Stage two. The second stage of the research was focused on model evaluation for the entire test set. In this stage, only the model with the highest prediction accuracy was evaluated in three scenarios for each model’s family. These scenarios are presented in
Table 5. The scenarios differ in the set of variables used for evaluation and the length of the input history window. The goal of the first two scenarios was to evaluate the models with a 7-day history window and check whether the additional variables such as DoW, WoH, and QoD are useful for predicting the output.

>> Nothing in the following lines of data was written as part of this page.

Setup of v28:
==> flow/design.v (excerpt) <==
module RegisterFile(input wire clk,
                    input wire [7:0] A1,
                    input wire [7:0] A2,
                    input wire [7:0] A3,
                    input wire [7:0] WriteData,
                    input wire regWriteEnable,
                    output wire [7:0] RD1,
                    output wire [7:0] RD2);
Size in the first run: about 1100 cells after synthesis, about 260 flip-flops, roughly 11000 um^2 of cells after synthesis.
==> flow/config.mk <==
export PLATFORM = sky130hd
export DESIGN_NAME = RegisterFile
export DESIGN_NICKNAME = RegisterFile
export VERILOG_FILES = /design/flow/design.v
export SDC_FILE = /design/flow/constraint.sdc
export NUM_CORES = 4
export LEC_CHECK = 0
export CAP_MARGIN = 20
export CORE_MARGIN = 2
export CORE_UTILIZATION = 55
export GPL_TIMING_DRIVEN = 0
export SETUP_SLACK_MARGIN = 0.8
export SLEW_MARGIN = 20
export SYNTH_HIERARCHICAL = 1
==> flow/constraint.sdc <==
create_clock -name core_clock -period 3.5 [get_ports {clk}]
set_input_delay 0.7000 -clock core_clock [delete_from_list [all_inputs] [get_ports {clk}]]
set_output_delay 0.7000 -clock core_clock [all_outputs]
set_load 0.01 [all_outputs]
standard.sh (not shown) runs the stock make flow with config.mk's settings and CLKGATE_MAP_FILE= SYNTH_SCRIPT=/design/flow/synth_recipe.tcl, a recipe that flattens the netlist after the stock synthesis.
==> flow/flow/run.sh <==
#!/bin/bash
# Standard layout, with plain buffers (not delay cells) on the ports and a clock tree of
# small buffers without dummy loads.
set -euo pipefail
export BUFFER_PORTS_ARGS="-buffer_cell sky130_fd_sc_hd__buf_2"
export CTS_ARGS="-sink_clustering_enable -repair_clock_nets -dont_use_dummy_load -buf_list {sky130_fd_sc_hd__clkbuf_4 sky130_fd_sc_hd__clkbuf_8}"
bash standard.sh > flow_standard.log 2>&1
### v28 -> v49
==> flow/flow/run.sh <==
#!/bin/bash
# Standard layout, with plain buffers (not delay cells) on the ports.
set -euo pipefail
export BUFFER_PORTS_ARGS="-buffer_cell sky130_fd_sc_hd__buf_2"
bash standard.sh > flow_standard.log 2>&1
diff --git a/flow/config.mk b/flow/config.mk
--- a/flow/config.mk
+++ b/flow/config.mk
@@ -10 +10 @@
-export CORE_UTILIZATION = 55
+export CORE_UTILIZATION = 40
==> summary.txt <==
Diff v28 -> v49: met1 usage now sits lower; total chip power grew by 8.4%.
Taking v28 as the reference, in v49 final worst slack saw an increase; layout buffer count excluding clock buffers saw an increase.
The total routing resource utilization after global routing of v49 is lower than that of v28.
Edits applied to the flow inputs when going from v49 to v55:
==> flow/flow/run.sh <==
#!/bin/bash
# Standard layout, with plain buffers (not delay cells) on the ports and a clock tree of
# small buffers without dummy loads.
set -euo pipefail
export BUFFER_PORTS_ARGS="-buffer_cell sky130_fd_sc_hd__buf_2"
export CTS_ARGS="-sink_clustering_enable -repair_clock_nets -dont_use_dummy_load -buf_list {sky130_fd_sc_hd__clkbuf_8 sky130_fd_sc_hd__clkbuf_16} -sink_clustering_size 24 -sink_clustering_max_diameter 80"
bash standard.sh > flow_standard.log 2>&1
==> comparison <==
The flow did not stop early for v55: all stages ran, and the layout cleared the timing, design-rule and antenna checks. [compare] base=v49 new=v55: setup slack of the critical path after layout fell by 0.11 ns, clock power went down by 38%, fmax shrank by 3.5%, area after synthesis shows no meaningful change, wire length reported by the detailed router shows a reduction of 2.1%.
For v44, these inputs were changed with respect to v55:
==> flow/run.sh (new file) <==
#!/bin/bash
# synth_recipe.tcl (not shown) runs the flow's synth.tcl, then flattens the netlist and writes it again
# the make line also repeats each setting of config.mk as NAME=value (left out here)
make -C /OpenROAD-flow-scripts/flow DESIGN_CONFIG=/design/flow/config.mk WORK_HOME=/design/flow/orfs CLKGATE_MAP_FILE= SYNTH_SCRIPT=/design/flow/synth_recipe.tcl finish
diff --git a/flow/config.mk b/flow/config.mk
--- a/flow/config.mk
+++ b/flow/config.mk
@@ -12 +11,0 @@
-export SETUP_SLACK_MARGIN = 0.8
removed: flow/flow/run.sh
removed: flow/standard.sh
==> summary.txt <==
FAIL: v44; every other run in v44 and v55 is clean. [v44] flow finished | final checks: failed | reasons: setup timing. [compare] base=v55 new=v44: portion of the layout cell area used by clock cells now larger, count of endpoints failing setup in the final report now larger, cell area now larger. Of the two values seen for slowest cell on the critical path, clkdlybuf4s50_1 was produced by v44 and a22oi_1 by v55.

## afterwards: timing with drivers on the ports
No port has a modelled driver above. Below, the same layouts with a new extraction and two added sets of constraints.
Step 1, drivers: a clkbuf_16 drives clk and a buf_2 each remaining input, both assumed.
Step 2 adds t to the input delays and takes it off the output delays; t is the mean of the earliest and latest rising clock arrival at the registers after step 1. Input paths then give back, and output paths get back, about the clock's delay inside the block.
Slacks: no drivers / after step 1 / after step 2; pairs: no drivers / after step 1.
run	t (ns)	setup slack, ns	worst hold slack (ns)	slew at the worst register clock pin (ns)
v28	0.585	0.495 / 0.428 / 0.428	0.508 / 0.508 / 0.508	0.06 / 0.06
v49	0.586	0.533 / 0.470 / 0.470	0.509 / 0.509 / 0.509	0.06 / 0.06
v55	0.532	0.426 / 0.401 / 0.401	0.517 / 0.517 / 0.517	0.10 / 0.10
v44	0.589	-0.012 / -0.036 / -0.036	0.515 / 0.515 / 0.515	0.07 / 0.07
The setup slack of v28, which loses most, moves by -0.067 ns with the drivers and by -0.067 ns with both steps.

The assumption was that the 7-day history period covers one week of seasonality; therefore, the additional variables are useless.
The third scenario involved a comparison of the model’s family when the history window was set to one day, therefore it covered 96 historical samples (96 quarters within a day). In this scenario, it was assumed the use of the extended set of variables since that is the only way to represent weekly seasonality.
In all scenarios, the model forecasted the entire next day with a 15 min time resolution (a quarter of an hour resolution) that was a prediction of 96 samples at once.
For the performance evaluation, the main criteria were set to N-RMSE (Normalized Root Mean Squared Error). The N-RMSE was naturally obtained by normalizing the output variable to have 0 mean and standard deviation equal to 1. Such a measure simplifies model interpretability because performances close to 1 indicate the performance of the default regression model predicting the average value of the output (bad results). Values close to 0 signify a perfect match between predicted values and true values. N-RMSE was used for both stages of the experiments. For the second stage, two additional measures were used namely the mean absolute error (MAE) and mean absolute percentage error (MAPE) to give a full picture of the model’s performance.
The experiments were conducted using Darts Python library (version 0.32.0) for time series forecasting additionally using Scikit-Learn library (version 1.5.2) for conventional models implementation and MatPlotLib (version 3.7.1) for data visualization. All the calculations were computed on a server equipped with 2 AMD EPYC 7282 processors and 512 GB of RAM and NVIDIA RTX A4000 with 16GB VRAM.